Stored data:

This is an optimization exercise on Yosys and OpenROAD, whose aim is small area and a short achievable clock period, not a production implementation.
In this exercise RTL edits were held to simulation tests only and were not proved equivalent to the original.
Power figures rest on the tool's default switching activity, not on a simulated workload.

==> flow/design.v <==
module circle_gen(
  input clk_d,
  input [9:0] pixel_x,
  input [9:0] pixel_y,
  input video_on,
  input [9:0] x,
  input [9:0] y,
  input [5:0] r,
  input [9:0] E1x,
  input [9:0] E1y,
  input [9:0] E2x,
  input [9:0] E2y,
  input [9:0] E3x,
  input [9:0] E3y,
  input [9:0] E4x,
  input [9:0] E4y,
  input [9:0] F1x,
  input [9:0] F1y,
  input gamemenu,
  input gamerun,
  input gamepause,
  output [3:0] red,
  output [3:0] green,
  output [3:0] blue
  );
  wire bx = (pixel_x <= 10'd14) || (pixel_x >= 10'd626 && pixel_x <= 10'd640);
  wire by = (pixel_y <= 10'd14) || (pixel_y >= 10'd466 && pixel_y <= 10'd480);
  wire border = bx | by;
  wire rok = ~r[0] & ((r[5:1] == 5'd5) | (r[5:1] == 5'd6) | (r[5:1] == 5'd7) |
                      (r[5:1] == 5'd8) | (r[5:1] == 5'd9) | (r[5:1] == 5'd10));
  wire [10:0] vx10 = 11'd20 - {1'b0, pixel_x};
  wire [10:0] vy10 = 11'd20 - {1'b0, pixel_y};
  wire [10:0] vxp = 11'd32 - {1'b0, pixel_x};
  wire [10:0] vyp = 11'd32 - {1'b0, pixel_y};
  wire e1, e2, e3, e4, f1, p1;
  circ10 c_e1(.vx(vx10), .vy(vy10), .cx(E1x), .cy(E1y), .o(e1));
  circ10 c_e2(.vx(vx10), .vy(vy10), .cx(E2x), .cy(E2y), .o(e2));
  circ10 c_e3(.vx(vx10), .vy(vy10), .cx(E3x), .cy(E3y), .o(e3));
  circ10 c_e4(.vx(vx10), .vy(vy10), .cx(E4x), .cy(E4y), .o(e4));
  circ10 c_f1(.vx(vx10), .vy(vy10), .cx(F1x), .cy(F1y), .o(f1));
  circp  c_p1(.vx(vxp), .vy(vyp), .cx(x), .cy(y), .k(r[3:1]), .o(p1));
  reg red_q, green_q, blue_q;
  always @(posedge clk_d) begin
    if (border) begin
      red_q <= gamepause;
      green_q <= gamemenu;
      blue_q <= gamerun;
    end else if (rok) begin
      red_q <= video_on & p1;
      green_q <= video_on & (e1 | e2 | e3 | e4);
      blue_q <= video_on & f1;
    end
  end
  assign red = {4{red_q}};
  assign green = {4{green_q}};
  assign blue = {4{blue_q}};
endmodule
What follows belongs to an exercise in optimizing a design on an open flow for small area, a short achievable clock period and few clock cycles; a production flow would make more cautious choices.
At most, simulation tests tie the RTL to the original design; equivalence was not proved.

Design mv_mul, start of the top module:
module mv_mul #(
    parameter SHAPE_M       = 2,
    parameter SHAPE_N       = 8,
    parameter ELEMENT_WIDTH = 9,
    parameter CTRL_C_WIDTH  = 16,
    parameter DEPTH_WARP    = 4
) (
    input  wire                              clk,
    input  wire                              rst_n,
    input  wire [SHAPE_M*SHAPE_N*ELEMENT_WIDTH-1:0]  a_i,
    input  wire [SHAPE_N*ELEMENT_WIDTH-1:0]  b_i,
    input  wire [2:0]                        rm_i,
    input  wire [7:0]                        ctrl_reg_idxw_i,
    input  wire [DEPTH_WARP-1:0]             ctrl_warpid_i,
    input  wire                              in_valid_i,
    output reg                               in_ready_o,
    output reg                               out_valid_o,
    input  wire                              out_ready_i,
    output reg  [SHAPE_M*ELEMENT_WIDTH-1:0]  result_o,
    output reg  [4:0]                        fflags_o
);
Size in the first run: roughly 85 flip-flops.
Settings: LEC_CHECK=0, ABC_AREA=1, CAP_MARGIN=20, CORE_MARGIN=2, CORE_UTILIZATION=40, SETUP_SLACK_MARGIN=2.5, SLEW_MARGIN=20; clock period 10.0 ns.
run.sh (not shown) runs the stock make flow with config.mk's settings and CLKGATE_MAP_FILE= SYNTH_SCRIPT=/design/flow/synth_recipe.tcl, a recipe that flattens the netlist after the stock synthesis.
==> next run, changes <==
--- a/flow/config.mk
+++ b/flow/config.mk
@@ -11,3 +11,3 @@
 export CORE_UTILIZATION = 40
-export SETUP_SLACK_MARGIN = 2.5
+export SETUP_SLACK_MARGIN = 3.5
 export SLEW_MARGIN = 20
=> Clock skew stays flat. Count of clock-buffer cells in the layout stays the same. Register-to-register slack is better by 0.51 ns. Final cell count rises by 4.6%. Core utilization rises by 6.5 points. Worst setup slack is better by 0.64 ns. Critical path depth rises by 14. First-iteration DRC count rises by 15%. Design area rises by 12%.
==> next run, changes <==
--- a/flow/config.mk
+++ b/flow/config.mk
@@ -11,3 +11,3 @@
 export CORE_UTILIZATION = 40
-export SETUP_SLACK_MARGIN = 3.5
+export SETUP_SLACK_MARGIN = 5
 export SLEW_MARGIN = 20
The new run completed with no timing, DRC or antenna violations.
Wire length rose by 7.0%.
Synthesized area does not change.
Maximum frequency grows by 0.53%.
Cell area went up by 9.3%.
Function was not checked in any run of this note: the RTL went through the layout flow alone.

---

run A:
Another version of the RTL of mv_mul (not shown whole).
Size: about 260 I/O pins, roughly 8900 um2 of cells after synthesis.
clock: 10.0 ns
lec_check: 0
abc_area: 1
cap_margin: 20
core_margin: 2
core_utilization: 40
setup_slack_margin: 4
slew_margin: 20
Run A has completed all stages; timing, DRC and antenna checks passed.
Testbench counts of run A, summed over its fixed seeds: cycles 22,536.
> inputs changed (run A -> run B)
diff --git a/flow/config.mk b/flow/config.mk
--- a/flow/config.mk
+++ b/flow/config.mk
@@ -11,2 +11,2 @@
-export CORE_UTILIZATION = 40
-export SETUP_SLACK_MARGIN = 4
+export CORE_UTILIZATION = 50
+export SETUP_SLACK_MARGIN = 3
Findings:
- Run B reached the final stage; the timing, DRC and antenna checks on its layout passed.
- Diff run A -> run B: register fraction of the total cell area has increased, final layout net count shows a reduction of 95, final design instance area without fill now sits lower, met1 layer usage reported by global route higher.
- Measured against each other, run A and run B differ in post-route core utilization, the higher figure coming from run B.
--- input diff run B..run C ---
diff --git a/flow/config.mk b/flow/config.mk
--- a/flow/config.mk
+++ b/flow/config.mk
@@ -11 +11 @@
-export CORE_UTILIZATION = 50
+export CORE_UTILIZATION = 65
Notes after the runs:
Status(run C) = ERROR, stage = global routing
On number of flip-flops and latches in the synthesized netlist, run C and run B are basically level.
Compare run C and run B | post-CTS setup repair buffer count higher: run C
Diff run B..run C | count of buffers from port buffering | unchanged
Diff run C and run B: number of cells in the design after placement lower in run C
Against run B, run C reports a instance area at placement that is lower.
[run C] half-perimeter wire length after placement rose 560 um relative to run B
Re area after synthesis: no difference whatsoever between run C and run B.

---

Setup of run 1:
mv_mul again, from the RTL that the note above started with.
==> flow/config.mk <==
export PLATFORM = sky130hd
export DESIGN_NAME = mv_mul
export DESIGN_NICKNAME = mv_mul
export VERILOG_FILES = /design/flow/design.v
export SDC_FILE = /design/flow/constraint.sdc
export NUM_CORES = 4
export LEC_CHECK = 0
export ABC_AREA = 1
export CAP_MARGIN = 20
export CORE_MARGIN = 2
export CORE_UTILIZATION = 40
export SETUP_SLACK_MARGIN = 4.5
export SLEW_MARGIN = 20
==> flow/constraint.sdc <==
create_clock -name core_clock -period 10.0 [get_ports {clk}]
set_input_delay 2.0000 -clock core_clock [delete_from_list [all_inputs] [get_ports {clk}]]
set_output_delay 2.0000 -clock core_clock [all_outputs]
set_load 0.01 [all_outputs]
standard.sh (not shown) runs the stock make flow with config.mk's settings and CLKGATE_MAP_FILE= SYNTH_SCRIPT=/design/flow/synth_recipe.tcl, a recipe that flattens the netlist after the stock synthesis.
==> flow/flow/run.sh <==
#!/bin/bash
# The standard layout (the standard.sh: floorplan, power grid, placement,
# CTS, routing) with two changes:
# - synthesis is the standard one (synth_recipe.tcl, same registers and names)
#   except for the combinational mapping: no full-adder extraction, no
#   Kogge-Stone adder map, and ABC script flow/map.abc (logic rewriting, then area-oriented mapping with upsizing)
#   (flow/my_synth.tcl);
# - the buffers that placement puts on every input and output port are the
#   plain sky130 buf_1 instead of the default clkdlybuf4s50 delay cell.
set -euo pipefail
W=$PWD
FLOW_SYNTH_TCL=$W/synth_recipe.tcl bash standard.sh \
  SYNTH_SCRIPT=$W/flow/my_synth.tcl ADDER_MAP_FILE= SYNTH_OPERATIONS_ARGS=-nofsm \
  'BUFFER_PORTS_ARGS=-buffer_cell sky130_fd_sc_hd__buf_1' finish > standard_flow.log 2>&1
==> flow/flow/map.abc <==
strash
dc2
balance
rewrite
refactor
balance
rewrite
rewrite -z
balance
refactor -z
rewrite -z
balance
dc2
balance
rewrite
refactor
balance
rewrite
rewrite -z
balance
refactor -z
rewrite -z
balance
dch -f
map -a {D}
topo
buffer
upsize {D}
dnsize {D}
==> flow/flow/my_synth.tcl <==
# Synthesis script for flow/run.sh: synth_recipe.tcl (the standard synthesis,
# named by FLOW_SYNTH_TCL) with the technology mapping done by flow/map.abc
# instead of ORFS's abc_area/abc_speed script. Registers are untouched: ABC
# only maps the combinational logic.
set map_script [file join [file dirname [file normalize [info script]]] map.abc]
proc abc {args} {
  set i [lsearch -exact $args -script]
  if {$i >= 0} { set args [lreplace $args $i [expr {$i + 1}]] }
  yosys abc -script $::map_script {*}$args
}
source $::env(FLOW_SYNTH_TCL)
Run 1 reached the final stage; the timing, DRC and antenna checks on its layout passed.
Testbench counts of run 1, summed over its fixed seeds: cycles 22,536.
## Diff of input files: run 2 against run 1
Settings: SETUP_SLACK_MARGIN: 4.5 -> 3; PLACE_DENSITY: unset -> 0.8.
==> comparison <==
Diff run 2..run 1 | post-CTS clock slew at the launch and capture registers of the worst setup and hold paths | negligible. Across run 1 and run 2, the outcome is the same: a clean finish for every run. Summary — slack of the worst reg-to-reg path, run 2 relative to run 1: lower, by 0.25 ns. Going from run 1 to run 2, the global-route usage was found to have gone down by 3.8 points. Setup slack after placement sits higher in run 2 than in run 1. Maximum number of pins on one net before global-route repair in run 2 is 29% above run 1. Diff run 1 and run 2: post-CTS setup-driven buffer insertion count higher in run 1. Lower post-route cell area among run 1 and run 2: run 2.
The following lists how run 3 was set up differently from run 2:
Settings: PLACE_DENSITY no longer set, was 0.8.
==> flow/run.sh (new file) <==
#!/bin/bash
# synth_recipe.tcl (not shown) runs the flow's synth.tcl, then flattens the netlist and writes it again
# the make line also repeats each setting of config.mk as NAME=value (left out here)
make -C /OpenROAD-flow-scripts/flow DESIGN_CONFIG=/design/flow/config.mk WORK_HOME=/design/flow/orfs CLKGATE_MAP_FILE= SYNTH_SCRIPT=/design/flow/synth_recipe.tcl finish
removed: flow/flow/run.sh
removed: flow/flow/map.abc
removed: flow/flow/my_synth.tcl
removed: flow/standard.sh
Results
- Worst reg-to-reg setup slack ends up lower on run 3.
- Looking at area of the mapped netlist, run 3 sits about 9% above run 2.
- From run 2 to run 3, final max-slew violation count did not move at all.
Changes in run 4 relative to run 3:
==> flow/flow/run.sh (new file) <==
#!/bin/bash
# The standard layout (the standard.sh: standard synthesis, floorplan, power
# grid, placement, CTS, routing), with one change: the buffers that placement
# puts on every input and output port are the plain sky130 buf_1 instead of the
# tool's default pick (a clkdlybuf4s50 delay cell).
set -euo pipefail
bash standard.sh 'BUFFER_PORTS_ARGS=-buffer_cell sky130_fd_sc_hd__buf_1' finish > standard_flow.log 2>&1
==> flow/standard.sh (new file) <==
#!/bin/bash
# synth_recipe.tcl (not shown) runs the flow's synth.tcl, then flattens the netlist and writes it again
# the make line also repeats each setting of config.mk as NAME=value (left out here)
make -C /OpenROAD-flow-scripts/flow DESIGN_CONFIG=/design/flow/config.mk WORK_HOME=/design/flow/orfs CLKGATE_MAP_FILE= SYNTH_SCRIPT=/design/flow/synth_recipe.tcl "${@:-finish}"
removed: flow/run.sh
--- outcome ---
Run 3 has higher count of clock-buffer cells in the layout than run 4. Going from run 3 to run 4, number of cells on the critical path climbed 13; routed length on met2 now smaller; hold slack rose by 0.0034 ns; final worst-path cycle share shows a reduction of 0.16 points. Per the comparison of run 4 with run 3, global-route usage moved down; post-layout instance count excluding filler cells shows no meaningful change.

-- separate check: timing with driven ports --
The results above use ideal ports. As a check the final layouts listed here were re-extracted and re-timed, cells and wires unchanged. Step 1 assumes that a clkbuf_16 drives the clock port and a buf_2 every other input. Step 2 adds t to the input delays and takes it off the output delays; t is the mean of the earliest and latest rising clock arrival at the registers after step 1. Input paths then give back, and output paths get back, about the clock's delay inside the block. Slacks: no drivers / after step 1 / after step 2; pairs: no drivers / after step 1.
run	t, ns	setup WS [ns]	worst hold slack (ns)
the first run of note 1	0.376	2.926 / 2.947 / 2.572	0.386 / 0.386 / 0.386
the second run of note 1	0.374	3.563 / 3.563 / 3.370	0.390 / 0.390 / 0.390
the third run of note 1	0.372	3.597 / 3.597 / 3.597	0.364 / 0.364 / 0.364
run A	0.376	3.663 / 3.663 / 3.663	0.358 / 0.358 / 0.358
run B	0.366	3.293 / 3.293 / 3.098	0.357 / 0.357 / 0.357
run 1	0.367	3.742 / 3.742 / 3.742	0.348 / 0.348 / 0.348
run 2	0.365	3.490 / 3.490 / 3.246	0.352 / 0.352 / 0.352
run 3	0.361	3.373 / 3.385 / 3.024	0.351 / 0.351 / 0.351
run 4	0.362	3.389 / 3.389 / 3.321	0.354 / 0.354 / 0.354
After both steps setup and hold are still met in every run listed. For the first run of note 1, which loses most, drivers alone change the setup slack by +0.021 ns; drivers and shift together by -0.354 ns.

PROBLEM STATEMENT: With the line that has "slew_margin: 20" as the first and the line that has "-export SETUP_SLACK_MARGIN = 4" as the last, repeat exactly that run of lines above and no more.

OUTPUT FOR THIS EXERCISE:
slew_margin: 20
Run A has completed all stages; timing, DRC and antenna checks passed.
Testbench counts of run A, summed over its fixed seeds: cycles 22,536.
> inputs changed (run A -> run B)
diff --git a/flow/config.mk b/flow/config.mk
--- a/flow/config.mk
+++ b/flow/config.mk
@@ -11,2 +11,2 @@
-export CORE_UTILIZATION = 40
-export SETUP_SLACK_MARGIN = 4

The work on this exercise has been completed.